» Directions
Go line by line through the data and copy those with the word "flops".

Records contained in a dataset

>>>>>

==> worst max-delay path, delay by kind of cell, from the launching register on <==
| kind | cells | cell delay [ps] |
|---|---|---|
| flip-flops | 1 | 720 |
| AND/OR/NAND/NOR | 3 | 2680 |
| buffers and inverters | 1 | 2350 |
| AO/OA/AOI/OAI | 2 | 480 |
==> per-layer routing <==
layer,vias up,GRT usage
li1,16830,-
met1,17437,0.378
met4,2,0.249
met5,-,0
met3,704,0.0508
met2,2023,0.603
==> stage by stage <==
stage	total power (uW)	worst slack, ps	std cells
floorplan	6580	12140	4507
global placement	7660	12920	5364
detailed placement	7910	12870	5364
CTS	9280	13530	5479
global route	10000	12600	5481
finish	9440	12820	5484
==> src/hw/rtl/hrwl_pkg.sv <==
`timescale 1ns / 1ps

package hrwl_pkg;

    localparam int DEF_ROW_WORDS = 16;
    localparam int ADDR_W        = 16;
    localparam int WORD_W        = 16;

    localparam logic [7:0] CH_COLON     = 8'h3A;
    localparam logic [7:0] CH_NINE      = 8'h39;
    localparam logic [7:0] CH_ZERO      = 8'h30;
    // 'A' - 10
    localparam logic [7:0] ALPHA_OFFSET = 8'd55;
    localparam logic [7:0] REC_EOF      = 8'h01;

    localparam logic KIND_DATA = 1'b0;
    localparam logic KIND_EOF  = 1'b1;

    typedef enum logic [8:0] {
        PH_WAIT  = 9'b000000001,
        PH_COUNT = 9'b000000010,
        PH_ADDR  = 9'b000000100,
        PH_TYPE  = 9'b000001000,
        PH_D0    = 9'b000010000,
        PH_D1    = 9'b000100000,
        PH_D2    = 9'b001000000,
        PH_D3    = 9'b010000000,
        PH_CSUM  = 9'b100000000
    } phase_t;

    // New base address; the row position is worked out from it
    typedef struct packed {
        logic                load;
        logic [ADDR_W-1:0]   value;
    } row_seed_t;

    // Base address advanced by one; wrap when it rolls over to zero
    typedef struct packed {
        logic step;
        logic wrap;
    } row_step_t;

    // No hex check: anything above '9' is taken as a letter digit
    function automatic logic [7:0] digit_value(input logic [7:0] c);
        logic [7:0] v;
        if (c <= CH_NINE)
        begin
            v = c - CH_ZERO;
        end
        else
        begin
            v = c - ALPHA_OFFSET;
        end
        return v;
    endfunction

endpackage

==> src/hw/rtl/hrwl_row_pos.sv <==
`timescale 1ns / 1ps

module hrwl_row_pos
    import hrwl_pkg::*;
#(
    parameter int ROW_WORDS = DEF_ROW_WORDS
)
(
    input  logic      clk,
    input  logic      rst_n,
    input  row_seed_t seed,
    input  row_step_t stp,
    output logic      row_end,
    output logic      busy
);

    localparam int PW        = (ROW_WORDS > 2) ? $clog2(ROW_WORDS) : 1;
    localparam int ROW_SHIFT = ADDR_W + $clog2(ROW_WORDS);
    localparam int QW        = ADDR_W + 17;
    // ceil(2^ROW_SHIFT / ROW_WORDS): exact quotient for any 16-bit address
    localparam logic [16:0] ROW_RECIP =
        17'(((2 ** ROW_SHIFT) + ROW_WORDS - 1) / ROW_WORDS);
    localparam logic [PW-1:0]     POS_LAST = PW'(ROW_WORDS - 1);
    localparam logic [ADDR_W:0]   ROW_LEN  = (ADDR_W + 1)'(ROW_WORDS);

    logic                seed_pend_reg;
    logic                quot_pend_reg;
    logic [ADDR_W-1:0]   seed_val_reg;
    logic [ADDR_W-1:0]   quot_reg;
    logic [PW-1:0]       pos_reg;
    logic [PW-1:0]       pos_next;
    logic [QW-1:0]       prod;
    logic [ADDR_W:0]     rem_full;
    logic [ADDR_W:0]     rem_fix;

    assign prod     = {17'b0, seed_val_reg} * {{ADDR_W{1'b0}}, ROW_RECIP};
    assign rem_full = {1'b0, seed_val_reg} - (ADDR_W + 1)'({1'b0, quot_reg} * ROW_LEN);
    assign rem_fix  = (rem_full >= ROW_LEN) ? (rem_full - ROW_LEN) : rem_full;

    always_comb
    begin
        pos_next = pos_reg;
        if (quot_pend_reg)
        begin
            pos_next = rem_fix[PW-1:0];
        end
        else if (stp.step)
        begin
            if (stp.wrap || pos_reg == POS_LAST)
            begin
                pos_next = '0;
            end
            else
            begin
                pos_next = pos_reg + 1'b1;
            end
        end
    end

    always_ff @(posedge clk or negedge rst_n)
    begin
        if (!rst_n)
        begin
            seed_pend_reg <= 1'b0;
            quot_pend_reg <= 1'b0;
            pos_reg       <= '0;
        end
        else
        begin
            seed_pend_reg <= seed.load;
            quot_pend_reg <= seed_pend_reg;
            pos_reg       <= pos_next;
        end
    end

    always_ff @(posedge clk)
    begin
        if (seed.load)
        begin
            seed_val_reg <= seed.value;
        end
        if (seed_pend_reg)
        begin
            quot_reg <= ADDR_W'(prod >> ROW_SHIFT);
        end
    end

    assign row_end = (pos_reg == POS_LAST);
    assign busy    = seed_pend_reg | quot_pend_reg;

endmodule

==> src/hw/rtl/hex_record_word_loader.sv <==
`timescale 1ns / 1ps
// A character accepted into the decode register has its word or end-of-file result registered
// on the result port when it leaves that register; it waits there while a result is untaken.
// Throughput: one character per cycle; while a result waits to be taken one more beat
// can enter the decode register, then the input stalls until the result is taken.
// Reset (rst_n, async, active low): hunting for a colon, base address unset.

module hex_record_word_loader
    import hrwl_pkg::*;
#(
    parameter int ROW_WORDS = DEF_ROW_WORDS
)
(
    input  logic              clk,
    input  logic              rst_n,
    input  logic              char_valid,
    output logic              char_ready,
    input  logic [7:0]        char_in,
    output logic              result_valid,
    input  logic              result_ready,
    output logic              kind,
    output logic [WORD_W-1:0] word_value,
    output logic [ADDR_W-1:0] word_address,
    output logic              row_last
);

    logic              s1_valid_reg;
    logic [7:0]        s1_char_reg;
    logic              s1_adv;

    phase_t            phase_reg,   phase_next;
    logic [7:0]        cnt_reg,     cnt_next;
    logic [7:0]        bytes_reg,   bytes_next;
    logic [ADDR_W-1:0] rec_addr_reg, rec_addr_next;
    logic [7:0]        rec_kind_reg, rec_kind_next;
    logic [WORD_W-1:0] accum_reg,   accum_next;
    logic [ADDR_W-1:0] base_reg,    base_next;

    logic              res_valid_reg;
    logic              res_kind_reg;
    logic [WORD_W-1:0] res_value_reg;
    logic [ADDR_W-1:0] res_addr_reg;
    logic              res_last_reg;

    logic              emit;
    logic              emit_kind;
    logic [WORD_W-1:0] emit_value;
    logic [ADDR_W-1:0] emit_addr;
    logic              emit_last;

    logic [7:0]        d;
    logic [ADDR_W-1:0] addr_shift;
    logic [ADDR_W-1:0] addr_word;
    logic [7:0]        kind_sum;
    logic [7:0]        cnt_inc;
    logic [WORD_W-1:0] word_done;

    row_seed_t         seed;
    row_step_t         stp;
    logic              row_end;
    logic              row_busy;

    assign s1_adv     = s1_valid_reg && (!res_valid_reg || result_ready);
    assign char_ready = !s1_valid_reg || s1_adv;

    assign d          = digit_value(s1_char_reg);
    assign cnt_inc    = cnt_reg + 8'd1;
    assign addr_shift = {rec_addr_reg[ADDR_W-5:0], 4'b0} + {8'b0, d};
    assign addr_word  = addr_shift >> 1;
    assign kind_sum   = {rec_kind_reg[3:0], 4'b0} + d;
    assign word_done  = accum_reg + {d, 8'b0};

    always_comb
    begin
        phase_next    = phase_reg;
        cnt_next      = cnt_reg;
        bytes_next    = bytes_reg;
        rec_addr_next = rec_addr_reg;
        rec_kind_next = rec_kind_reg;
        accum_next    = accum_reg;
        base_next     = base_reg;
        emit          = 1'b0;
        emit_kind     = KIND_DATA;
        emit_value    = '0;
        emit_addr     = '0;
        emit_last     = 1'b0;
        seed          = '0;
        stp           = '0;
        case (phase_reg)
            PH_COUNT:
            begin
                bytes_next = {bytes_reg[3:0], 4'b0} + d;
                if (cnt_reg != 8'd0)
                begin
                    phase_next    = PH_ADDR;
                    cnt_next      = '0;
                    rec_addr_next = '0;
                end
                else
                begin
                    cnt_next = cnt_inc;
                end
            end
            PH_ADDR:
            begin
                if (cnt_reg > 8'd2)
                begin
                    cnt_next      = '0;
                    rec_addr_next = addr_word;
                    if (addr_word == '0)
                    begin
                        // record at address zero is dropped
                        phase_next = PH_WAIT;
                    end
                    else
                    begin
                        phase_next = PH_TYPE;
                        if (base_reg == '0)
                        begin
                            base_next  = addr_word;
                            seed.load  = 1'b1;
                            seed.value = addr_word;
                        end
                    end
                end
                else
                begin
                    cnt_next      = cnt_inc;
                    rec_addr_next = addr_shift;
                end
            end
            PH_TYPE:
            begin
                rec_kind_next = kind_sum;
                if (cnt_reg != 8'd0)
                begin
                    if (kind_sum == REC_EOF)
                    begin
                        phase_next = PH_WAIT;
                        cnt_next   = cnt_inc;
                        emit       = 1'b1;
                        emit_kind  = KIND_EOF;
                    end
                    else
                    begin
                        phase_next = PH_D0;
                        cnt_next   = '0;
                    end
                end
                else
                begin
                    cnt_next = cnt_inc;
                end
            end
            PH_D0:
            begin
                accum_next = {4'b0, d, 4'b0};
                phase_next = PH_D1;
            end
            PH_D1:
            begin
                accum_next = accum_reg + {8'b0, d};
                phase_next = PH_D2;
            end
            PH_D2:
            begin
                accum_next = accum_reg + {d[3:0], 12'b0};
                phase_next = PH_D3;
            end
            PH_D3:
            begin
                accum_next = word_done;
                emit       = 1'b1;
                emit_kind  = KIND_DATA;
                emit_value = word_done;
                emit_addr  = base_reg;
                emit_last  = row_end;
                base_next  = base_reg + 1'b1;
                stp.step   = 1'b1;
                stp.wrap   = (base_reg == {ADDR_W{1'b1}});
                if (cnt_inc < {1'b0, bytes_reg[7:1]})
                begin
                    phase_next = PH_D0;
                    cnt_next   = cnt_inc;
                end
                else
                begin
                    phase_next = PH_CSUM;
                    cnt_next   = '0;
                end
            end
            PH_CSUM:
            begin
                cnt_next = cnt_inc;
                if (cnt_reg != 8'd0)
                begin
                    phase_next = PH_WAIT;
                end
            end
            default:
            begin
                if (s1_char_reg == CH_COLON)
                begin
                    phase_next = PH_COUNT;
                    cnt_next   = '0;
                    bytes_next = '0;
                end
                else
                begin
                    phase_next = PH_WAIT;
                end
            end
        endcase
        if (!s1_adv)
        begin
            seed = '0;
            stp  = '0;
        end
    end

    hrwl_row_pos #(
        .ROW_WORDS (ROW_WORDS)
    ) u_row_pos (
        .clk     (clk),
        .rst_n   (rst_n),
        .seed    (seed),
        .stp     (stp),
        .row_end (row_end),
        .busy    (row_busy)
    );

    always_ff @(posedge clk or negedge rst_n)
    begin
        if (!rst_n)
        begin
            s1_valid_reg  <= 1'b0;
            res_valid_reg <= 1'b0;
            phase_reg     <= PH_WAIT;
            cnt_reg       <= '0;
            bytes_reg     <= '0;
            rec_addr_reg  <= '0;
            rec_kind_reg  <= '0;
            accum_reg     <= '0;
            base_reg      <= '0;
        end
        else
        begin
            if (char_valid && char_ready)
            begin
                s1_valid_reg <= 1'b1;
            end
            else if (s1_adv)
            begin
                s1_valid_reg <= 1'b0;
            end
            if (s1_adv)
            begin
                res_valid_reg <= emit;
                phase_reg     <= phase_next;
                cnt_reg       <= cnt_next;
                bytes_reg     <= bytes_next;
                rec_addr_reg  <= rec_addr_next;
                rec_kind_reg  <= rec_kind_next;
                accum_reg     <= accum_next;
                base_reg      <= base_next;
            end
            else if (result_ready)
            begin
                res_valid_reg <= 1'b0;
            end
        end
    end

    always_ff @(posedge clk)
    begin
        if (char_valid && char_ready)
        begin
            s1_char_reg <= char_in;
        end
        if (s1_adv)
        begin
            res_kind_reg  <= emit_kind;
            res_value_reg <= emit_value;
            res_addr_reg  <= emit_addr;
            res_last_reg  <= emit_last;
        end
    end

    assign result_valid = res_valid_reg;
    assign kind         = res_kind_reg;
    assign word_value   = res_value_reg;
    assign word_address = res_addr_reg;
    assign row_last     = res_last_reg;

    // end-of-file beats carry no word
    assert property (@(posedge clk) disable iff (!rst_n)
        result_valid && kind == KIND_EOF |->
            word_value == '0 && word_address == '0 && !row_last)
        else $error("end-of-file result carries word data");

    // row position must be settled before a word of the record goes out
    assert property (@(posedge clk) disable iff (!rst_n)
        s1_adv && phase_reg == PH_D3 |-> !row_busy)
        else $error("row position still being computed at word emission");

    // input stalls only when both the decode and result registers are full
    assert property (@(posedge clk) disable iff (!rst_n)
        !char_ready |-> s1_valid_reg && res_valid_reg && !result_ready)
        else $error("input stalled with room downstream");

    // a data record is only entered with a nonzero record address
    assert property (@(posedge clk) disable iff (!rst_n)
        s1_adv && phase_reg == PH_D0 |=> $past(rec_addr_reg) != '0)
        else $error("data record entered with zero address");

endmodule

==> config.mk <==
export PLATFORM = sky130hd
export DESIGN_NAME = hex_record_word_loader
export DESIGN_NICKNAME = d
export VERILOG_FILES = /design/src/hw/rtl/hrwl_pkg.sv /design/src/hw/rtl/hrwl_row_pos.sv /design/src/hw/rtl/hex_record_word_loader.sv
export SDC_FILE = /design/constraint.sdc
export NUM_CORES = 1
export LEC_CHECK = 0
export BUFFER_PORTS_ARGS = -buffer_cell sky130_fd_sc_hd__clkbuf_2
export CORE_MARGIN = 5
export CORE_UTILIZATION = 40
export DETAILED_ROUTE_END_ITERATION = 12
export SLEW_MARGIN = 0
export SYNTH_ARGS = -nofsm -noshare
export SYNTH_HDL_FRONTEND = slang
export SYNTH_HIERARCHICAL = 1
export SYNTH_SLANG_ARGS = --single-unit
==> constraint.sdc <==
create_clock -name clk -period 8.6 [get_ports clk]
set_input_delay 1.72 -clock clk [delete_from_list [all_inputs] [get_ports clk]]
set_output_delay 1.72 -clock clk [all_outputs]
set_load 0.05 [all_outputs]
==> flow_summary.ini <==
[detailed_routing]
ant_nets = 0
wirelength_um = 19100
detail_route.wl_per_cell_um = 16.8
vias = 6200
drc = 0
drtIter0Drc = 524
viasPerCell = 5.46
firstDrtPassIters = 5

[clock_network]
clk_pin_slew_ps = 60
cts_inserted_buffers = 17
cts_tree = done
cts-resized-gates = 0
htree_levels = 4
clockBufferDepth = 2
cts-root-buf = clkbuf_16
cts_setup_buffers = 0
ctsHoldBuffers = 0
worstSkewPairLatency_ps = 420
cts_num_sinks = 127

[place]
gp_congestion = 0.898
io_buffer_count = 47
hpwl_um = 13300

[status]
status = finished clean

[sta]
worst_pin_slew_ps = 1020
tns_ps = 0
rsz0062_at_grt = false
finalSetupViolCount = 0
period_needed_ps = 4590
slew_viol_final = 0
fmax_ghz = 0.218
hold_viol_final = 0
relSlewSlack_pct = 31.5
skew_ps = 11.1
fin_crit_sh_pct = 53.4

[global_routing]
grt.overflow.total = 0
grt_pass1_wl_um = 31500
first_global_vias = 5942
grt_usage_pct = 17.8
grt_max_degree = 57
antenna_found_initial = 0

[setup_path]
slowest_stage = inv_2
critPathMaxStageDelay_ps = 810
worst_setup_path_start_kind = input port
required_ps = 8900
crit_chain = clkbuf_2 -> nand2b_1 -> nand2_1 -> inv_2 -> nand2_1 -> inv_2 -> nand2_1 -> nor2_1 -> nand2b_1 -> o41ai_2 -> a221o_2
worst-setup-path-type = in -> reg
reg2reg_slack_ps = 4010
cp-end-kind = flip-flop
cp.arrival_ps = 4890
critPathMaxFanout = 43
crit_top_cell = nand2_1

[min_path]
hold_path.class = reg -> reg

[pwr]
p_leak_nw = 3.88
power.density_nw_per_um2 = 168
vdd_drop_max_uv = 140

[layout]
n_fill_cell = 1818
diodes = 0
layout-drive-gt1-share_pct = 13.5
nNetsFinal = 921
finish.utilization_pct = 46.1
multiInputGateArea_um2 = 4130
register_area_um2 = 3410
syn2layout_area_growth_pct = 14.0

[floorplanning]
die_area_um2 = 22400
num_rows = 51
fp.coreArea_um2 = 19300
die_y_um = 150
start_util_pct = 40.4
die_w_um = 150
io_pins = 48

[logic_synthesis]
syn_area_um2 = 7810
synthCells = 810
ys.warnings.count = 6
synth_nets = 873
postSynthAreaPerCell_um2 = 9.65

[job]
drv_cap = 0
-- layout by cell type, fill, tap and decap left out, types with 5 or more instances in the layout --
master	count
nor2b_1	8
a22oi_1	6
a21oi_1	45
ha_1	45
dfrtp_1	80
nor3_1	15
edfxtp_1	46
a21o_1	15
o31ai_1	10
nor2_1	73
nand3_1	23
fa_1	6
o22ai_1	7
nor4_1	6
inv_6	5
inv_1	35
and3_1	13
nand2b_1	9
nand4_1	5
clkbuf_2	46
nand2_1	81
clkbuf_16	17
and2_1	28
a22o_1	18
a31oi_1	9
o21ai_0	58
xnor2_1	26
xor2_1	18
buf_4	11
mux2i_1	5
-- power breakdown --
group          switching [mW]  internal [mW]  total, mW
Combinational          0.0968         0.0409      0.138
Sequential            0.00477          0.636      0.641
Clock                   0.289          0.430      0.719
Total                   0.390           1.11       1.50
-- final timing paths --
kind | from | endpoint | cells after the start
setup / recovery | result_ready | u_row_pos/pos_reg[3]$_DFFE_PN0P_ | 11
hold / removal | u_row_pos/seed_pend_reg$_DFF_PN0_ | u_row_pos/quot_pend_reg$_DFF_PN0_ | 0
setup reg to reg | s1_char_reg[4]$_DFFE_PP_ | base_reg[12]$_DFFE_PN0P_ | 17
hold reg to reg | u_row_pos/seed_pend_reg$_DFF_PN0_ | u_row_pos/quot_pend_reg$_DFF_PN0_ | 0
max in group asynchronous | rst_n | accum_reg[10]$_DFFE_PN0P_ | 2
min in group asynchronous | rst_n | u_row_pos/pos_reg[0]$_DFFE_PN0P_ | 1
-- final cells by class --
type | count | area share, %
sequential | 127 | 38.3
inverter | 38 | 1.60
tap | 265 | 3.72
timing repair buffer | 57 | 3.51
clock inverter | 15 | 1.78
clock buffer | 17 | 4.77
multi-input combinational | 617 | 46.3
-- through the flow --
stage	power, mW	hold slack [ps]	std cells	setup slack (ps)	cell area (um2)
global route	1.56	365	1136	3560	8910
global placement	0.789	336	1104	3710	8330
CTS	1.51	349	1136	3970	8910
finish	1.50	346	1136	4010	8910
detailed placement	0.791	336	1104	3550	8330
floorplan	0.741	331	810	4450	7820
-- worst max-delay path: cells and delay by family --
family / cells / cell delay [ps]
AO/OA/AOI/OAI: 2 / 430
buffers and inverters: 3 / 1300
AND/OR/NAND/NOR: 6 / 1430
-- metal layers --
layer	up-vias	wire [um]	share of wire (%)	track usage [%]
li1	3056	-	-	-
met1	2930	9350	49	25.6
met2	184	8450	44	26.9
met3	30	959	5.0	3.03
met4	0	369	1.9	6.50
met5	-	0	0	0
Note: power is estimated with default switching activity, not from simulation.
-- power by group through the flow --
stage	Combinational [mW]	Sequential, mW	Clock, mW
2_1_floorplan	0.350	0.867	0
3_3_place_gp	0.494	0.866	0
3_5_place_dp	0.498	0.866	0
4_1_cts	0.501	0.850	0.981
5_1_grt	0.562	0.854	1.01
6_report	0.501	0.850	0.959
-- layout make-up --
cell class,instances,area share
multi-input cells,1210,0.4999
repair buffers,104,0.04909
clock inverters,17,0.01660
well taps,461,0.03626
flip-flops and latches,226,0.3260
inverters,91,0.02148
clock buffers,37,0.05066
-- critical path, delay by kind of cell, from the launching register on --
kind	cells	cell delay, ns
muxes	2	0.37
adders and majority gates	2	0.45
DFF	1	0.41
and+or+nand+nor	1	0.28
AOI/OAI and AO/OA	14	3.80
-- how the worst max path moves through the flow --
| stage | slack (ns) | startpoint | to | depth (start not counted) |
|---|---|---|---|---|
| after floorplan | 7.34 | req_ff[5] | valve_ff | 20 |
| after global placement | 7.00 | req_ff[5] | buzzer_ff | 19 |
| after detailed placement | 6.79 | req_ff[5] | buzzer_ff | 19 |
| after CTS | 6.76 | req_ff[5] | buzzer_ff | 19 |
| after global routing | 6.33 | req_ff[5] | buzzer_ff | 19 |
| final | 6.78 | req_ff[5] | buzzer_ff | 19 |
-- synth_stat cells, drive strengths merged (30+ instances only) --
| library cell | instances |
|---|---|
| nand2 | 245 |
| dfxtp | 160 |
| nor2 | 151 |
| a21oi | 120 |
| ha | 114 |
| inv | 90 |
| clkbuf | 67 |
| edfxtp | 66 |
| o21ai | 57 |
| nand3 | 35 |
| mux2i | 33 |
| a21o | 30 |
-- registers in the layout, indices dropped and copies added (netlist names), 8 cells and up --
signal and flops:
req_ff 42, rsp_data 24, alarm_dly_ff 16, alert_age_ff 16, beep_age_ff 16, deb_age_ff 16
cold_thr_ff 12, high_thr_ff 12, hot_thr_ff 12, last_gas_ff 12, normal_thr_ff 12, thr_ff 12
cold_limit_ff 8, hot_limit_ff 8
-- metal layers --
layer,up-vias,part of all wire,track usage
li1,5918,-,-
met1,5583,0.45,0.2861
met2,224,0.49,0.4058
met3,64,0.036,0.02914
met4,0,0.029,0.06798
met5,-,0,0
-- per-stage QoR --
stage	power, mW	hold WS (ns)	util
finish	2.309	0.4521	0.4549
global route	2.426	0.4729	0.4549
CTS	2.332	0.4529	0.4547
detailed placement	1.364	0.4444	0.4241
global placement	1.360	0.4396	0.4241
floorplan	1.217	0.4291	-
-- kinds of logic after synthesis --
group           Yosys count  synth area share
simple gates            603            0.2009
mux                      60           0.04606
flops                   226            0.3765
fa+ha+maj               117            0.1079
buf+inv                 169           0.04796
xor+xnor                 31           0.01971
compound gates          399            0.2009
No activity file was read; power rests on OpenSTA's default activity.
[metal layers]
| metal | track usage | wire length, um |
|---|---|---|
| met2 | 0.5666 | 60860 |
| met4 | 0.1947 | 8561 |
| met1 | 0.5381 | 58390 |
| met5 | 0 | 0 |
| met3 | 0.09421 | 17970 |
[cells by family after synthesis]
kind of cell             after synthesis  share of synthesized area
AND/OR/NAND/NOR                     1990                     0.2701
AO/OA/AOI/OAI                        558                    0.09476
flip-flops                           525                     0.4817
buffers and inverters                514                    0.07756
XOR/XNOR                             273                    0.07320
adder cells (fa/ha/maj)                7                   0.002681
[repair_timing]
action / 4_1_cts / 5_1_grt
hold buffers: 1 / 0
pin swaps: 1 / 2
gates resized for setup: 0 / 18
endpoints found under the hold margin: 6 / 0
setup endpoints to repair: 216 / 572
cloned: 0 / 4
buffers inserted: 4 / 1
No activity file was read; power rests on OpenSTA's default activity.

<<<<<

» Answer to this task
| flip-flops | 1 | 720 |
flip-flops and latches,226,0.3260
signal and flops:
flops                   226            0.3765
flip-flops                           525                     0.4817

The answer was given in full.